So it seems tose 400MB that are freed are still kept by the OSX, which is IMHO pretty lame behavior. I just wonder it there's any kernel function to trigger VM flush/cleanup. Alternative solution I can see is writing own memory pool that uses vm_allocate. Is this feasible Allan?
BTW. It is all about default OSX/libc allocator which keeps in the memory all blocks < 16KB, so they are not reclaimed at all (given back to the system).

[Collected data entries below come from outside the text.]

==> config.mk <==
export PLATFORM = sky130hd
export DESIGN_NAME = hazard_detect_unit
export DESIGN_NICKNAME = d
export VERILOG_FILES = /design/src/rtl/hazard_detect_unit.sv
export SDC_FILE = /design/constraint.sdc
export NUM_CORES = 1
export LEC_CHECK = 0
export BUFFER_PORTS_ARGS = -buffer_cell sky130_fd_sc_hd__buf_2
export CORE_AREA = 2 2 39 41
export DETAILED_ROUTE_END_ITERATION = 10
export DIE_AREA = 0 0 41 43
export PLACE_DENSITY = 0.65
export SYNTH_ARGS = -nofsm -noshare
export SYNTH_HDL_FRONTEND = slang
export SYNTH_SLANG_ARGS = --single-unit
==> constraint.sdc <==
create_clock -name clk -period 4.65 [get_ports clk]
set_clock_uncertainty 0.1 [all_clocks]
set_input_delay 0.93 -clock clk [delete_from_list [all_inputs] [get_ports clk]]
set_output_delay 0.93 -clock clk [all_outputs]
set_load 0.005 [all_outputs]
==> src/rtl/hazard_detect_unit.sv <==
// ---------------------------------------------------------------------------
// hazard_detect_unit
//
// Decode-stage hazard detector for the 5-stage MIPS pipeline. It catches the
// hazards that EX-stage forwarding cannot resolve:
//   - load-use dependencies (one bubble while the load reaches MEM)
//   - HI/LO and mult/div-unit hazards while a multi-cycle op is in flight
//   - control flush when a branch/jump resolves taken in EX
//
// Parameters
//   RSIZE   register address width
//   MD_LAT  mult/div latency in cycles after issue (>= 1)
//   CNT_W   width of the optional stall statistics counters
//
// Ports
//   clk, rst_n           pipeline clock (rising edge), async active-low reset
//   ID_Valid             IF/ID holds a real instruction
//   ID_RAddr1/2          rs / rt addresses of the ID instruction
//   ID_Use1/2            ID instruction actually reads rs / rt
//   ID_MulDiv            ID instruction is mult/multu/div/divu
//   ID_ReadHiLo          ID instruction is mfhi/mflo
//   EX_WAddr             destination register of the EX instruction
//   EX_MemRead           EX instruction is a load
//   BranchTaken          branch/jump resolved taken in EX this cycle
//   PC_Stall, IFID_Stall hold PC and IF/ID
//   IFID_Flush           clear IF/ID to a bubble
//   IDEX_Bubble          insert a bubble into ID/EX
//   MD_Busy              mult/div occupied, HI/LO not yet valid
//   LU_StallCnt          (HAZARD_STATS_EN) saturating count of load-use stalls
//   MD_StallCnt          (HAZARD_STATS_EN) saturating count of mult/div stalls
//
// Build option
//   `define HAZARD_STATS_EN to add the two statistics counters and ports.
// ---------------------------------------------------------------------------
module hazard_detect_unit #(
    parameter int RSIZE  = 5,
    parameter int MD_LAT = 4,
    parameter int CNT_W  = 32
) (
    input  logic             clk,
    input  logic             rst_n,
    input  logic             ID_Valid,
    input  logic [RSIZE-1:0] ID_RAddr1,
    input  logic [RSIZE-1:0] ID_RAddr2,
    input  logic             ID_Use1,
    input  logic             ID_Use2,
    input  logic             ID_MulDiv,
    input  logic             ID_ReadHiLo,
    input  logic [RSIZE-1:0] EX_WAddr,
    input  logic             EX_MemRead,
    input  logic             BranchTaken,
    output logic             PC_Stall,
    output logic             IFID_Stall,
    output logic             IFID_Flush,
    output logic             IDEX_Bubble,
    output logic             MD_Busy
`ifdef HAZARD_STATS_EN
    ,
    output logic [CNT_W-1:0] LU_StallCnt,
    output logic [CNT_W-1:0] MD_StallCnt
`endif
);

    localparam int MD_W = $clog2(MD_LAT + 1);

    // Increment that sticks at all-ones instead of wrapping.
    function automatic logic [CNT_W-1:0] sat_inc(input logic [CNT_W-1:0] v);
        return (&v) ? v : v + CNT_W'(1);
    endfunction

    logic [MD_W-1:0] md_cnt;
    logic            load_use;
    logic            md_haz;
    logic            stall;
    logic            issue;

    // ---- ID stage: combinational hazard decode ----
    // Writes to $zero never create a dependency, so EX_WAddr==0 is ignored.
    assign load_use = EX_MemRead && (EX_WAddr != '0) && ID_Valid &&
                      ((ID_Use1 && (ID_RAddr1 == EX_WAddr)) ||
                       (ID_Use2 && (ID_RAddr2 == EX_WAddr)));

    assign md_haz = (md_cnt != '0) && ID_Valid && (ID_ReadHiLo || ID_MulDiv);

    // A taken branch squashes the ID instruction, so stalling it is pointless.
    assign stall = (load_use || md_haz) && !BranchTaken;
    assign issue = ID_Valid && ID_MulDiv && !stall && !BranchTaken;

    assign PC_Stall    = stall;
    assign IFID_Stall  = stall;
    assign IFID_Flush  = BranchTaken;
    assign IDEX_Bubble = stall || BranchTaken;
    assign MD_Busy     = (md_cnt != '0);

    // ---- mult/div occupancy counter ----
    // md_haz blocks a second issue while busy, so a reload never interrupts
    // a count and the decrement never runs below zero.
    always_ff @(posedge clk or negedge rst_n) begin
        if (!rst_n) begin
            md_cnt <= '0;
        end else if (issue) begin
            md_cnt <= MD_W'(MD_LAT);
        end else if (md_cnt != '0) begin
            md_cnt <= md_cnt - MD_W'(1);
        end
    end

`ifdef HAZARD_STATS_EN
    // ---- stall statistics ----
    // One stall cycle is attributed to exactly one reason; load-use wins ties.
    always_ff @(posedge clk or negedge rst_n) begin
        if (!rst_n) begin
            LU_StallCnt <= '0;
            MD_StallCnt <= '0;
        end else if (stall) begin
            if (load_use) begin
                LU_StallCnt <= sat_inc(LU_StallCnt);
            end else begin
                MD_StallCnt <= sat_inc(MD_StallCnt);
            end
        end
    end
`endif

endmodule

==> Flow_metrics.wiki <==
{| class="wikitable"
! Metric !! Value
|-
| Synthesis-stage register bit count || 3
|-
| Launch instance of the worst register-to-register path || md_cnt[0]
|-
| Cell leakage power || 0.288 nW
|-
| Pre-CTS setup slack || 1.42 ns
|-
| Tightest Pin Transition || 0.399 ns
|-
| Initial antenna violation count || 0
|-
| CTS root buffer || sky130_fd_sc_hd__clkbuf_4
|-
| Wirelength, routed || 832 um
|-
| Mean post-synth cell area || 9.15 sq um
|-
| Final Hold Viols || 0
|-
| Vias per cell || 4.60
|-
| RSZ-0062 raised after global routing || no
|-
| Internal power of the cells || 0.000139 W
|-
| Clock Pin Slew Worst Setup and Hold Paths || 0.04 ns
|-
| Fin. max-slew vios || 0
|-
| Worst reg-to-reg path cell count || 6
|-
| Count of pins on the block boundary || 29
|-
| CTS tree || done
|-
| Pin count of the biggest net entering global routing || 8
|-
| All-Layer GR Usage || 11.0%
|-
| Seq/Total Area, Yosys || 18.2%
|-
| Area delta synth->final || 40.4%
|-
| Arrival time reported for the critical path endpoint || 2.22 ns
|-
| Effective utilization at floorplan || 29.7%
|-
| Setup_tns || 0 ns
|-
| Final critical-path required period || 3.25 ns
|-
| Combinational group share of total power || 56.7%
|-
| Routability congestion estimate || 0.674
|-
| Number of clock buffers inserted by TritonCTS || 3
|-
| Number of buffers inserted by hold repair at cts || 0
|-
| Core outline area || 0.00138 sq mm
|-
| Diode count || 0
|-
| CP endpoint kind || output pin
|-
| Post-route clock period utilization || 69.9%
|-
| Number of rows created at floorplan || 14
|-
| Fraction of layout instances using a drive strength above 1 || 48.6%
|-
| Post-route DRC violation count || 0
|-
| Buffer count from post-CTS setup fixing || 0
|-
| Power density over the cells || 375 mW/mm^2
|-
| Post-synthesis cell area || 412 sq um
|-
| Overall overflow remaining after global route || 0
|-
| Count of routing violations after the opening detailed-route iteration || 7
|-
| Synth Warn # || 0
|-
| MaxCap Viol Count || 0
|-
| Source-to-sink clock delay at the later pin of the worst-skew pair || 0.23 ns
|-
| Worst max-slew margin expressed relative to the limit || 73.4%
|-
| Max clock buf depth || 2
|-
| Clock network fraction of design power || 20.8%
|-
| Outcome || complete, no violations
|-
| Reg2reg end || md_cnt[1]
|-
| Portion of total power attributed to sequential cells || 22.5%
|-
| Flip-flop count of the largest register, all copies and words added || 3
|-
| Vias in the first global route || 388
|-
| Crit path launch type || primary input
|-
| Share of total power consumed by net switching || 35.6%
|-
| Vias after detailed routing || 414
|-
| Filler cell count in the final layout || 142
|-
| Worst reg-to-reg setup slack || 3.03 ns
|-
| CTS H-Tree Depth || 1
|-
| Count of input and output buffers || 28
|-
| Number of instances in the synthesized netlist || 45
|-
| Global-route wire length before repair || 1.32 mm
|-
| Post-cts repair resize count || 0
|-
| Chip Height || 43 um
|-
| Chip width || 41 um
|-
| Utilization of the core after routing || 41.8%
|-
| Number of unique standard cell types used by synthesis || 26
|-
| Final setup viols || 0
|-
| Net switching power figure || 0.0000771 W
|-
| Fmax || 308 MHz
|-
| Critical Path RT || 3.62 ns
|-
| Worst voltage drop across the vdd grid || 134 uV
|-
| Worst Path Class, Setup || primary input to output pin
|-
| Die ar. || 0.00176 sq mm
|-
| HPWL Detailed || 752 um
|-
| Cell type with the highest aggregate area in the netlist || sky130_fd_sc_hd__dfrtp_1
|-
| Antenna-violating nets left || 0
|-
| Post-synth net total || 71
|-
| Reg with most FFs || md_cnt
|-
| Biggest regs || md_cnt: 3 flops
|-
| Worst min path class || primary input to asynchronous set/reset pin
|-
| Dominant cells by area after synthesis || sky130_fd_sc_hd__dfrtp_1 (18%), sky130_fd_sc_hd__xor2_1 (17%), sky130_fd_sc_hd__xnor2_1 (6.4%)
|-
| Area share of the largest cell type after synthesis || 18.2%
|-
| Worst Setup Slack, final || 1.40 ns
|-
| Layout net count || 101
|-
| Total clock sinks || 3
|-
| Number of iterations in the first detailed-routing pass || 4
|-
| Average detailed-routed wire length per instance || 9.24 um
|-
| Worst Path Max Fanout || 5
|}
layout make-up:
cell class / count / area (sq um) / area share, %
multi-input cells: 37 / 309 / 53.5
repair buffers: 28 / 140 / 24.2
well taps: 16 / 20.0 / 3.46
flip-flops and latches: 3 / 75.1 / 13.0
clock buffers: 4 / 26.3 / 4.55
inverters: 2 / 7.51 / 1.30
stage by stage:
step	area [sq um]	total power [W]	std cells	hold WS (ns)
after floorplan	412	0.000142	45	0.521
after global placement	552	0.000173	86	0.568
after detailed placement	552	0.000173	86	0.554
after CTS	578	0.000222	90	0.377
after global routing	578	0.000241	90	0.380
final	578	0.000217	90	0.386
power groups by stage:
stage	clock network (W)	registers, W	logic, W
after floorplan	0	0.0000476	0.0000949
after global placement	0	0.0000496	0.000124
after detailed placement	0	0.0000494	0.000124
after CTS	0.0000477	0.0000490	0.000125
after global routing	0.0000483	0.0000521	0.000140
final	0.0000451	0.0000486	0.000123
worst max-delay path: stages:
cell and delay [ns]:
sky130_fd_sc_hd__buf_2 0.12, sky130_fd_sc_hd__xor2_1 0.15, sky130_fd_sc_hd__nor4_1 0.28, sky130_fd_sc_hd__a32oi_1 0.23, sky130_fd_sc_hd__o32ai_1 0.34, sky130_fd_sc_hd__buf_2 0.17
Yosys cell counts:
cell,instances
sky130_fd_sc_hd__nor2_1,3
sky130_fd_sc_hd__mux2_2,1
sky130_fd_sc_hd__nand2b_1,1
sky130_fd_sc_hd__o211ai_4,1
sky130_fd_sc_hd__nor2b_1,1
sky130_fd_sc_hd__a21bo_1,1
sky130_fd_sc_hd__dfrtp_1,3
sky130_fd_sc_hd__a21oi_1,3
sky130_fd_sc_hd__buf_2,1
sky130_fd_sc_hd__a21oi_2,1
sky130_fd_sc_hd__inv_1,2
sky130_fd_sc_hd__or4_4,1
sky130_fd_sc_hd__a32oi_1,1
sky130_fd_sc_hd__and2_0,1
sky130_fd_sc_hd__a221o_1,1
sky130_fd_sc_hd__nand3b_1,1
sky130_fd_sc_hd__xnor2_1,3
sky130_fd_sc_hd__xor2_1,8
sky130_fd_sc_hd__a21boi_0,1
sky130_fd_sc_hd__o21ai_0,1
sky130_fd_sc_hd__nand2_1,1
sky130_fd_sc_hd__nor4_1,2
sky130_fd_sc_hd__buf_4,2
sky130_fd_sc_hd__nor3_4,1
sky130_fd_sc_hd__ha_1,2
sky130_fd_sc_hd__o32ai_1,1
cell families after synthesis:
logic type               share of synthesized area, %
buffers and inverters                            6.69
AND/OR/NAND/NOR                                  19.8
AO/OA/AOI/OAI                                    23.1
XOR/XNOR                                         23.4
multiplexers                                     2.74
flip-flops                                       18.2
adder cells (fa/ha/maj)                          6.08
layout by cell type (no fill, tap or decap), drive strengths merged:
master	n
buf	28
or4	1
a32oi	1
o211ai	1
a21oi	4
clkbuf	4
nand2b	1
nor2b	1
nand2	1
xor2	8
and2	1
xnor2	3
dfrtp	3
o21ai	1
nor3	1
inv	2
nor2	3
mux2	1
ha	2
a21boi	1
o32ai	1
a21bo	1
a221o	1
nor4	2
nand3b	1
layer usage:
layer / vias to the layer above / track usage [%] / routed length [um]
met5: - / 0 / 0
met2: 21 / 18.1 / 442
met4: 0 / 8.00 / 0
met1: 177 / 11.7 / 328
met3: 0 / 1.57 / 60
li1: 216 / - / -
worst max path at each step:
stage | from | endpoint | slack [ns] | depth (start not counted)
2_1_floorplan | EX_WAddr[3] | PC_Stall | 1.56 | 5
5_1_grt | EX_WAddr[3] | PC_Stall | 1.32 | 6
4_1_cts | EX_WAddr[3] | PC_Stall | 1.40 | 6
3_5_place_dp | EX_WAddr[3] | IFID_Stall | 1.42 | 6
6_report | EX_WAddr[3] | IFID_Stall | 1.40 | 6
3_3_place_gp | EX_WAddr[3] | PC_Stall | 1.41 | 6
No activity file was read; power rests on OpenSTA's default activity.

But there's quite easy solution, alternative allocator ptmalloc (used by Linux glibc): http://www.malloc.de/en/index.html
I've tested it with simple program:
#include "stdio.h" #include "stdlib.h" #include "string.h"
int main(int argc, char const *argv[]) { char b[4*1024], c = 0; void *p[4*10*1024]; size_t i, len = sizeof(b)/sizeof(b[0]); printf("Preparing buffer...\n"); for(i = 0; i < sizeof(b)/sizeof(b[0]); ++i) { b[i] = c + 'a'; c = (c + 1) % 30; }
printf("Allocating...\n"); for(i = 0; i < sizeof(p)/sizeof(p[0]); ++i) { p[i] = malloc(len); memcpy(p[i], b, len); } printf("Press any key...\n"); getchar();
printf("Freing...\n"); for(i = 0; i < sizeof(p)/sizeof(p[0]); ++i) free(p[i]); printf("Press any key...\n"); getchar();
return 0; }
Without using libptmalloc3.a after freeing, it still uses 161 MB real memory with MALLOC_SMALL blocks. With libptmalloc3.a after freeing, memory drops to 512KB! So this may be the solution for TextMate to give back small allocated memory blocks back to system.